Preventing (and fixing) parser mismatch vulnerabilities

As I discussed previously, parser mismatches are an underappreciated class of vulnerabilities. In that post I described what they are and showcased a few examples, but today I'd like to talk about what to do about them.

I'll present a few options, with advice on when to use each technique.

Today's example

First, we'll need an example to use for all of the techniques. None of the real examples I had was useful for illustrating all of the techniques, so here's an imaginary (but still realistic) one.

Let's imagine a microservice architecture where an authorization server sits in front of an backend server. The auth server accepts signed requests in the form of a JSON document with an embedded signature and checks whether the signature matches the user and request. If the signature is valid for that request, the auth server sends the JSON on to the backend server so it can act on the request. For instance, if Bob's client needed to load his account data, it would send {"user": "bob", "do": "get-account-data", "sig": "Tm90...IHJlYWw="} where the sig is a signature over the rest of the object, using Bob's key.

And here's what an exploit might look like, with a repeated user key:

{
  "user": "alice",
  "user": "bob",
  "do": "get-account-data",
  "sig": "Tm90...IHJlYWw="
}

The JSON standard explicitly does not indicate how repeated keys should be handled; an implementation may take the first value, take the last value, throw an error, anything! So perhaps the authorization server takes the last value, "bob", and checks the signature using Bob's key.
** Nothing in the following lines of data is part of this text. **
`config.mk`:
```
export PLATFORM = sky130hd
export DESIGN_NAME = decoder_strobe
export DESIGN_NICKNAME = d
export VERILOG_FILES = /design/src/rtl/decoder_strobe_pkg.sv /design/src/rtl/decoder_strobe_dec_onehot.sv /design/src/rtl/decoder_strobe.sv
export SDC_FILE = /design/constraint.sdc
export NUM_CORES = 1
export LEC_CHECK = 0
export ABC_AREA = 0
export BUFFER_PORTS_ARGS = -buffer_cell sky130_fd_sc_hd__buf_2
export CAP_MARGIN = 40
export CORE_MARGIN = 10
export CORE_UTILIZATION = 50
export DETAILED_ROUTE_END_ITERATION = 6
export GPL_TIMING_DRIVEN = 0
export PLACE_DENSITY = 0.75
export REMOVE_ABC_BUFFERS = 1
export SYNTH_ARGS = -nofsm -noshare
export SYNTH_HDL_FRONTEND = slang
export SYNTH_SLANG_ARGS = --single-unit
```
`constraint.sdc`:
```
create_clock -name clk -period 1.55 [get_ports clk]
set_input_delay 0.31 -clock clk [delete_from_list [all_inputs] [get_ports clk]]
set_output_delay 0.31 -clock clk [all_outputs]
set_load 0.1 [all_outputs]
```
Some internal call like check_sig(user="bob", do="get-account-data", sig="Tm90...IHJlYWw=") returns true, so the JSON is passed along to the backend server. If the backend server has a different JSON parser, it might take the first (or lexicographically first!) value, "alice", and interpret the request as "get Alice's account data". In this way, Bob can illegitimately gain access to Alice's account data.
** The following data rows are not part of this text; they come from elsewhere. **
$ cat src/rtl/wb_stage.sv
// wb_stage: write-back pipeline stage.
// Registers the instruction, PC and ALU result leaving execute, then forms the
// register-file write value and write enable combinationally from them.
// Optional feature: define WB_INSTRET_EN to build the retired-instruction
// counter; without it, instret is tied to zero and no counter flops exist.
module wb_stage (
    input  logic        clk,
    input  logic        rst,
    input  logic        stall,
    input  logic        flush,
    input  logic [31:0] ex_instruction,
    input  logic [31:0] ex_pc,
    input  logic [31:0] ex_alu_out,
    input  logic [31:0] dmem_dout,
    output logic [31:0] wb_instruction,
    output logic        wb_rf_we,
    output logic [4:0]  wb_rd,
    output logic [31:0] wb_data,
    output logic [31:0] instret
);

    localparam logic [6:0] OP_LOAD   = 7'b0000011;
    localparam logic [6:0] OP_IMM    = 7'b0010011;
    localparam logic [6:0] OP_AUIPC  = 7'b0010111;
    localparam logic [6:0] OP_REG    = 7'b0110011;
    localparam logic [6:0] OP_LUI    = 7'b0110111;
    localparam logic [6:0] OP_JALR   = 7'b1100111;
    localparam logic [6:0] OP_JAL    = 7'b1101111;

    localparam logic [2:0] F3_LB  = 3'b000;
    localparam logic [2:0] F3_LH  = 3'b001;
    localparam logic [2:0] F3_LBU = 3'b100;
    localparam logic [2:0] F3_LHU = 3'b101;

    logic [31:0] instr_q;
    logic [31:0] pc_q;
    logic [31:0] alu_q;

    logic [6:0]  opcode;
    logic [2:0]  funct3;
    logic [7:0]  ld_byte;
    logic [15:0] ld_half;
    logic [31:0] ld_data;

    // Stage register: reset beats flush, flush beats stall.
    // NOTE: sequential state uses non-blocking assignments so every flop
    // samples the pre-edge values regardless of statement order.
    always_ff @(posedge clk) begin
        if (rst) begin
            instr_q <= '0;
            pc_q    <= '0;
            alu_q   <= '0;
        end else if (flush) begin
            instr_q <= '0;
            pc_q    <= '0;
            alu_q   <= '0;
        end else if (!stall) begin
            instr_q <= ex_instruction;
            pc_q    <= ex_pc;
            alu_q   <= ex_alu_out;
        end
    end

    assign opcode = instr_q[6:0];
    assign funct3 = instr_q[14:12];

    // Load alignment: select the addressed byte/halfword of the read word and extend it.
    // NOTE: every variable gets a default first so no path leaves it unassigned
    // and no latch is inferred.
    always_comb begin
        ld_byte = dmem_dout[7:0];
        ld_half = alu_q[1] ? dmem_dout[31:16] : dmem_dout[15:0];
        ld_data = dmem_dout;
        case (alu_q[1:0])
            2'd1:    ld_byte = dmem_dout[15:8];
            2'd2:    ld_byte = dmem_dout[23:16];
            2'd3:    ld_byte = dmem_dout[31:24];
            default: ld_byte = dmem_dout[7:0];
        endcase
        case (funct3)
            F3_LB:   ld_data = {{24{ld_byte[7]}}, ld_byte};
            F3_LH:   ld_data = {{16{ld_half[15]}}, ld_half};
            F3_LBU:  ld_data = {24'h0, ld_byte};
            F3_LHU:  ld_data = {16'h0, ld_half};
            default: ld_data = dmem_dout;
        endcase
    end

    // Write-back value and enable, decoded from the registered opcode.
    always_comb begin
        wb_data  = alu_q;
        wb_rf_we = 1'b0;
        case (opcode)
            OP_LUI: begin
                wb_data  = {instr_q[31:12], 12'h000};
                wb_rf_we = 1'b1;
            end
            OP_JAL, OP_JALR: begin
                wb_data  = pc_q + 32'd4;
                wb_rf_we = 1'b1;
            end
            OP_LOAD: begin
                wb_data  = ld_data;
                wb_rf_we = 1'b1;
            end
            OP_REG, OP_IMM, OP_AUIPC: begin
                wb_rf_we = 1'b1;
            end
            default: begin
                wb_rf_we = 1'b0;
            end
        endcase
        // Writes to x0 are discarded.
        if (instr_q[11:7] == 5'd0) begin
            wb_rf_we = 1'b0;
        end
    end

    assign wb_instruction = instr_q;
    assign wb_rd          = instr_q[11:7];

`ifdef WB_INSTRET_EN
    logic [31:0] instret_q;

    // Retire counter: counts each non-stalled edge with a real instruction in the stage.
    always_ff @(posedge clk) begin
        if (rst) begin
            instret_q <= '0;
        end else if (!stall && (opcode != 7'd0)) begin
            instret_q <= instret_q + 32'd1;
        end
    end

    assign instret = instret_q;
`else
    assign instret = '0;
`endif

endmodule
(The rabbit hole goes much deeper than just repeated keys; you may not even want a signature, and definitely not an embedded signature. See Latacora's How (not) to sign a JSON object for a much more in-depth treatment. This toy example is also missing some other essential security features. Basically, don't do anything like this.)

So, how will we fix this?

Technique 0: "Don't do that, then"

We have to start here: Since all parser mismatch vulnerabilities involve the use of multiple parsers (that disagree about certain inputs)... why not just use the same parser in both places? The authorization and backend servers could use the same JSON parser.

And yes, if you can do this, it should work. But if you're already in the situation of asking "how do I prevent parser mismatch", there's probably some good reason this isn't an option. Maybe the two code locations are in different programming languages, different applications that are not deployed in lockstep, or even just are owned by different people. For instance, one of the parsers might be in your web server and the other in the user's browser. Or multiple peer clients implement a protocol (e.g. bittorrent), and you have only authored one of them.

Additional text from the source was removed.